Task description
In the records, each line holding "gates" must be reported.

(Records from a dataset)
▼

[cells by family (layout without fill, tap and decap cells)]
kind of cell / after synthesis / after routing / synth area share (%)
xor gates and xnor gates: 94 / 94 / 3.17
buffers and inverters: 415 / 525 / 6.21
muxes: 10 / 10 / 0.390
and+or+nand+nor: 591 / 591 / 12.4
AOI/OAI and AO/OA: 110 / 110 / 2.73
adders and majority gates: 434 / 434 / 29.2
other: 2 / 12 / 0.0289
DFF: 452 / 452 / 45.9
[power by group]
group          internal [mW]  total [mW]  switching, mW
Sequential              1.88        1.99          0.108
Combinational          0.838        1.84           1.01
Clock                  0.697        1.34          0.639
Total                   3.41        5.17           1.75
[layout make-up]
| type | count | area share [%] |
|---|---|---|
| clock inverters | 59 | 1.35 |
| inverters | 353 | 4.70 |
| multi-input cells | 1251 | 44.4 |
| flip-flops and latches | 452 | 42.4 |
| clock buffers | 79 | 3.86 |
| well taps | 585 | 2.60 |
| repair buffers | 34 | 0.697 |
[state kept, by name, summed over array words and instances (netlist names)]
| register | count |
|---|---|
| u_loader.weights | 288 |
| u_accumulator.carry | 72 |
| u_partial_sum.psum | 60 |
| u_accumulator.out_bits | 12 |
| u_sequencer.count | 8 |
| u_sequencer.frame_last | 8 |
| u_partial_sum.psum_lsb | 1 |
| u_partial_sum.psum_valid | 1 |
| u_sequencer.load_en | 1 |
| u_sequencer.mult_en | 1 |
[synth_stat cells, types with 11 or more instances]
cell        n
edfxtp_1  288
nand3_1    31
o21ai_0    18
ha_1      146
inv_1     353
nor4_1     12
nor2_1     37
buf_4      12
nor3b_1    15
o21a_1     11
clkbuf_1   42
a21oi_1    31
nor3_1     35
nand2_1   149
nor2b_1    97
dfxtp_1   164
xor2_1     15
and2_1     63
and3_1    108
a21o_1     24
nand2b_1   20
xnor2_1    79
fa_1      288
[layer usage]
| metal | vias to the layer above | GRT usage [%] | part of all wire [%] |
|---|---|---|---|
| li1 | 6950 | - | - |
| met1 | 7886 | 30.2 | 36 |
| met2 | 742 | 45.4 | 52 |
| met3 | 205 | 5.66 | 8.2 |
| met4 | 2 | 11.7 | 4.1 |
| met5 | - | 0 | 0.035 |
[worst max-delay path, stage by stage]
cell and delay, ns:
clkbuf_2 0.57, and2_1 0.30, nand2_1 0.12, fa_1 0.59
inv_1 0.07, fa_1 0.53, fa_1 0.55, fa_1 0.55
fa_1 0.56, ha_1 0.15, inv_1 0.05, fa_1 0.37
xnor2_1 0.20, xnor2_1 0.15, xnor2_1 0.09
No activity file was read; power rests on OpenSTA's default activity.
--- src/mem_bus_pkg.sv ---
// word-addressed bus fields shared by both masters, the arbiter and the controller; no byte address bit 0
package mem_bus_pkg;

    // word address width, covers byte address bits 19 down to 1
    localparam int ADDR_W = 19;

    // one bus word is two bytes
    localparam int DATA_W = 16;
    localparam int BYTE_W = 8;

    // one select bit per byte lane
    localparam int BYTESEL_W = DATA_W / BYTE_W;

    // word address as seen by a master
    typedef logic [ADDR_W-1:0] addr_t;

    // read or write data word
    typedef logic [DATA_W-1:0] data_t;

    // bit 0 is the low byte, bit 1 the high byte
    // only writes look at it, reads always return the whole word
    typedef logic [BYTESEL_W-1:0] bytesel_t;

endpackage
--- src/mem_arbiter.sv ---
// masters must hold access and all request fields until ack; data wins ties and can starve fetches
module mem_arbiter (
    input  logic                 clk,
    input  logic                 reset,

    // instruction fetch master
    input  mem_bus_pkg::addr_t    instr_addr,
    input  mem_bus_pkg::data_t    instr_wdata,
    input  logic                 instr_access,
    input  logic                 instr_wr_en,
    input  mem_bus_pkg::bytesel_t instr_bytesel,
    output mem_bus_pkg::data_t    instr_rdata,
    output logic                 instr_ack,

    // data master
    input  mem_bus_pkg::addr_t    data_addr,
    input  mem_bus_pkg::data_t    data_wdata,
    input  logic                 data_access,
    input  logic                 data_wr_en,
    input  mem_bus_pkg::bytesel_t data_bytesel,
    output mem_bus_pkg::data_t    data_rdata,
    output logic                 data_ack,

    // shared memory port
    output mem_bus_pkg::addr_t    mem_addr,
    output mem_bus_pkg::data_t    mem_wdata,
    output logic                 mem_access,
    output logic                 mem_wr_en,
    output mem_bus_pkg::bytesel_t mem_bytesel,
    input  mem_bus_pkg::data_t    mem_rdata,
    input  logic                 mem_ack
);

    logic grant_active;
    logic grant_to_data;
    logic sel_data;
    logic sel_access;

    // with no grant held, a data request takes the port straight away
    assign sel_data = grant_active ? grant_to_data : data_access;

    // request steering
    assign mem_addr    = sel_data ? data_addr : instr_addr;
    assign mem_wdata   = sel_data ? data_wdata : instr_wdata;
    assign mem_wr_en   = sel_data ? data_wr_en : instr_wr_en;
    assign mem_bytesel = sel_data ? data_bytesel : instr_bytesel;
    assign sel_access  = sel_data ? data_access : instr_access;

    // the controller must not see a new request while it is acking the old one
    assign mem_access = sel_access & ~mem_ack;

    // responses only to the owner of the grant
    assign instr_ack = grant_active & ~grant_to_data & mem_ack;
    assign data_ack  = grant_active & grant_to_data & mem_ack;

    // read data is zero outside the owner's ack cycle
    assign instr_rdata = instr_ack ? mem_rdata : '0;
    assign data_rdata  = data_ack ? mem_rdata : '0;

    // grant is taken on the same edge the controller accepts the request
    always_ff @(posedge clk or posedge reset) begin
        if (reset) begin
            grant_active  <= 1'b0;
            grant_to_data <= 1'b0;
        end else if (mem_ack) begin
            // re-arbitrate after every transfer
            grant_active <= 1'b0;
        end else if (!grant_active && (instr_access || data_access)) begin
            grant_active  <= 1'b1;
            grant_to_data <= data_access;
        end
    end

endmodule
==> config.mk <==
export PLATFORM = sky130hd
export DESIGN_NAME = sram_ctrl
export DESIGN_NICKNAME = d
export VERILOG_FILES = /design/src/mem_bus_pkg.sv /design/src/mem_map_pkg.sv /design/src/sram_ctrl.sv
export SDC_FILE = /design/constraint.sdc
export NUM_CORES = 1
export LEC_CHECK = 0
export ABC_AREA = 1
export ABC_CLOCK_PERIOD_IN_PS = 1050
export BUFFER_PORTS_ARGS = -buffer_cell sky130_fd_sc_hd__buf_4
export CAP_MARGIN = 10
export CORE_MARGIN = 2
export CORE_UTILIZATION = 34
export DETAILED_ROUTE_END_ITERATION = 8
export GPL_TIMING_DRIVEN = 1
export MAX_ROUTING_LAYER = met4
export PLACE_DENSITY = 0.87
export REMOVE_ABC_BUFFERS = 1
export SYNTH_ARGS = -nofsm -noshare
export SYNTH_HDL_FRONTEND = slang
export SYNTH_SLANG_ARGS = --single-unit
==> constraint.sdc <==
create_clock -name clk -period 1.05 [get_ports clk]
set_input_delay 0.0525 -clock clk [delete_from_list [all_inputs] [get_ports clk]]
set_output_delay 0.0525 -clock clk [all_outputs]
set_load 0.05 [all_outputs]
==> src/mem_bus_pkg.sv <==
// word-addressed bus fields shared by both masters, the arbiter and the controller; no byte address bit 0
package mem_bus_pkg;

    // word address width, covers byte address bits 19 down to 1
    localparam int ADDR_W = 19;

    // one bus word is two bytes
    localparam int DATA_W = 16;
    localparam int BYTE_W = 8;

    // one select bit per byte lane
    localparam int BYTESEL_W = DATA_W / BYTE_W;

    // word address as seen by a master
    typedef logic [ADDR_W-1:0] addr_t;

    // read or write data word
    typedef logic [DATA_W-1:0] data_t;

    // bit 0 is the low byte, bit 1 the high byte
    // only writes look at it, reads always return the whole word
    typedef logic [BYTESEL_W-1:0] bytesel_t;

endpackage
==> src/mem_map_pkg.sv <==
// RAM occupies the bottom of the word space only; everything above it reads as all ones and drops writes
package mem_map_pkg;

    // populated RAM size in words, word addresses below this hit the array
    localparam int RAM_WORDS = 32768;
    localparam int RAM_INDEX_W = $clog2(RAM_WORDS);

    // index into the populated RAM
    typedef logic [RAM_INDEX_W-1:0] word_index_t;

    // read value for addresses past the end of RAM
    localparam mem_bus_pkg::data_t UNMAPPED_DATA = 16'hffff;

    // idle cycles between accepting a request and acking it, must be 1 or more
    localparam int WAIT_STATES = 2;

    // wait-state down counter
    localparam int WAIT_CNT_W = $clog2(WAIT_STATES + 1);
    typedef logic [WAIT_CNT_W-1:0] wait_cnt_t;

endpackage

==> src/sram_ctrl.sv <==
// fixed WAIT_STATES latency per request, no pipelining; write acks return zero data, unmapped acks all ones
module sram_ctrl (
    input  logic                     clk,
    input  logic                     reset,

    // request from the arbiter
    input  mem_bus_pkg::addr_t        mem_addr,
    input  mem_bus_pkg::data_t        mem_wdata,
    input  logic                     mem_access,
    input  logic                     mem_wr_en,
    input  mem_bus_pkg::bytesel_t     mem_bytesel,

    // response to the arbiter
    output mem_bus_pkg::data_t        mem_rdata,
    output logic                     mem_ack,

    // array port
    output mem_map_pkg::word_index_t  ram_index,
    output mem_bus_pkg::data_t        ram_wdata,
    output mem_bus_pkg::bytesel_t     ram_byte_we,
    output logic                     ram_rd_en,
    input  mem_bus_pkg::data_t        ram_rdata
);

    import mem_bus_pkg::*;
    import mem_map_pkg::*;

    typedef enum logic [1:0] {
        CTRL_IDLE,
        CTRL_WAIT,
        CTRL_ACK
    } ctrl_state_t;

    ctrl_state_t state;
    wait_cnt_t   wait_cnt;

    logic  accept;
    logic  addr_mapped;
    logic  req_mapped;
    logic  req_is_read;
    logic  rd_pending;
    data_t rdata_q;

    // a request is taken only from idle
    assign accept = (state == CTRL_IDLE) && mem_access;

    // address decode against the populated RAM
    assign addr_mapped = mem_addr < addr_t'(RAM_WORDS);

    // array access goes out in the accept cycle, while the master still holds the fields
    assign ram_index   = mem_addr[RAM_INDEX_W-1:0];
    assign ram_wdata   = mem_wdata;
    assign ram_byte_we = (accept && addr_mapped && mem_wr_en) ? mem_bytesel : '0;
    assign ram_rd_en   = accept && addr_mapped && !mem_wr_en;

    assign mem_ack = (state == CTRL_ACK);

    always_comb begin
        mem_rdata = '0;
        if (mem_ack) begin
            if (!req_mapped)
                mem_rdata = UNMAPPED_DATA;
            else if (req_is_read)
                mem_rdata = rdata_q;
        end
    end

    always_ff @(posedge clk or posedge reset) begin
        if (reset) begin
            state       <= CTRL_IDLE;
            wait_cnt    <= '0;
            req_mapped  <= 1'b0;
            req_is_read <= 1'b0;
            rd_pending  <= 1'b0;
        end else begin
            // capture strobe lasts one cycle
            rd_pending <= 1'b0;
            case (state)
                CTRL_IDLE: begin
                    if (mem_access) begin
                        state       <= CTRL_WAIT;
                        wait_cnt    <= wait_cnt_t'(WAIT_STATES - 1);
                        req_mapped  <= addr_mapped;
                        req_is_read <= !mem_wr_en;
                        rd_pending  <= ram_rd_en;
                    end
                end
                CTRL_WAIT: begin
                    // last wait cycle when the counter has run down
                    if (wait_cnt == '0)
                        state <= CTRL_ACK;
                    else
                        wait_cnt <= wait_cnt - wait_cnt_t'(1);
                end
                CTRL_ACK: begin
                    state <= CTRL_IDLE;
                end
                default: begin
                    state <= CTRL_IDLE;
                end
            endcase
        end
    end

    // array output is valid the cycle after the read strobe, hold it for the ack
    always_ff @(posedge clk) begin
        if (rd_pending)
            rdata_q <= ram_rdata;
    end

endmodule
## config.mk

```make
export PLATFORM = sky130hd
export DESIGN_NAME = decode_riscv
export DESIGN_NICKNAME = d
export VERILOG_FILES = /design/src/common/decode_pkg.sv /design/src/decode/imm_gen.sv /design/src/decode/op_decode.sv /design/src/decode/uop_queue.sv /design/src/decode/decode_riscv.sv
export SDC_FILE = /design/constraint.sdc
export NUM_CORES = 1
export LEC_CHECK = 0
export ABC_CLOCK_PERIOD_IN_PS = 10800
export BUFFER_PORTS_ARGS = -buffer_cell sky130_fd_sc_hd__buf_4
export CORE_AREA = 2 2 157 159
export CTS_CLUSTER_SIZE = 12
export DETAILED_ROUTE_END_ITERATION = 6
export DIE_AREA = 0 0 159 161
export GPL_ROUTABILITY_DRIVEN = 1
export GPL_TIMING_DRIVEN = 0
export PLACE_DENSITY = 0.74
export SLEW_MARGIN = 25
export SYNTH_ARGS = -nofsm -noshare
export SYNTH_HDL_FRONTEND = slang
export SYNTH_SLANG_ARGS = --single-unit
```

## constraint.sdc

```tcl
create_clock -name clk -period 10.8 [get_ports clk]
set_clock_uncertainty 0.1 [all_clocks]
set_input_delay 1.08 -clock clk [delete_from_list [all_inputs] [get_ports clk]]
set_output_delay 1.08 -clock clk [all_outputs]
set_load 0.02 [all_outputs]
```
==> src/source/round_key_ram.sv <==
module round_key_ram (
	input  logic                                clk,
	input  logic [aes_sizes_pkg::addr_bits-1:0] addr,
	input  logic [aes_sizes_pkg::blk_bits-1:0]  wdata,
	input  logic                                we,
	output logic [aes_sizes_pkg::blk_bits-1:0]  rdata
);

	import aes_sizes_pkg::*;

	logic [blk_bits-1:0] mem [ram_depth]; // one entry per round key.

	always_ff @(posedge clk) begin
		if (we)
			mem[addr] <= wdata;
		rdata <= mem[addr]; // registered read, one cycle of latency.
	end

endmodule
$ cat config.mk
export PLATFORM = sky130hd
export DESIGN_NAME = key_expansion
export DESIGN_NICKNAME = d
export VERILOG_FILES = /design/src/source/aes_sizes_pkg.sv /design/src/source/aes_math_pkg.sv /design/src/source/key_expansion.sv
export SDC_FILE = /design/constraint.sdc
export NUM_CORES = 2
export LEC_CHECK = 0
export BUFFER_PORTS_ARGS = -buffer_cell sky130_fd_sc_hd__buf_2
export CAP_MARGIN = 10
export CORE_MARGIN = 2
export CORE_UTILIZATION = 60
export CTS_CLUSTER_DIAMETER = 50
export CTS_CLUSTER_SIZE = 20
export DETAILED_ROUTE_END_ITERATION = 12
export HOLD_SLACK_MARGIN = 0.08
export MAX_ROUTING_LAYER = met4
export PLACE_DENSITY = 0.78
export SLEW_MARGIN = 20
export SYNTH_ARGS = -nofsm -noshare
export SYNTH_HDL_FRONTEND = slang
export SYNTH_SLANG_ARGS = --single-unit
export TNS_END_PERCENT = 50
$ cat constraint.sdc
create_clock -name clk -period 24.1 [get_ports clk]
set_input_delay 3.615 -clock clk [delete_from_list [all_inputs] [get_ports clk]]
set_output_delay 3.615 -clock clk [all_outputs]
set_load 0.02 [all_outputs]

▲

Answer section
xor gates and xnor gates: 94 / 94 / 3.17
adders and majority gates: 434 / 434 / 29.2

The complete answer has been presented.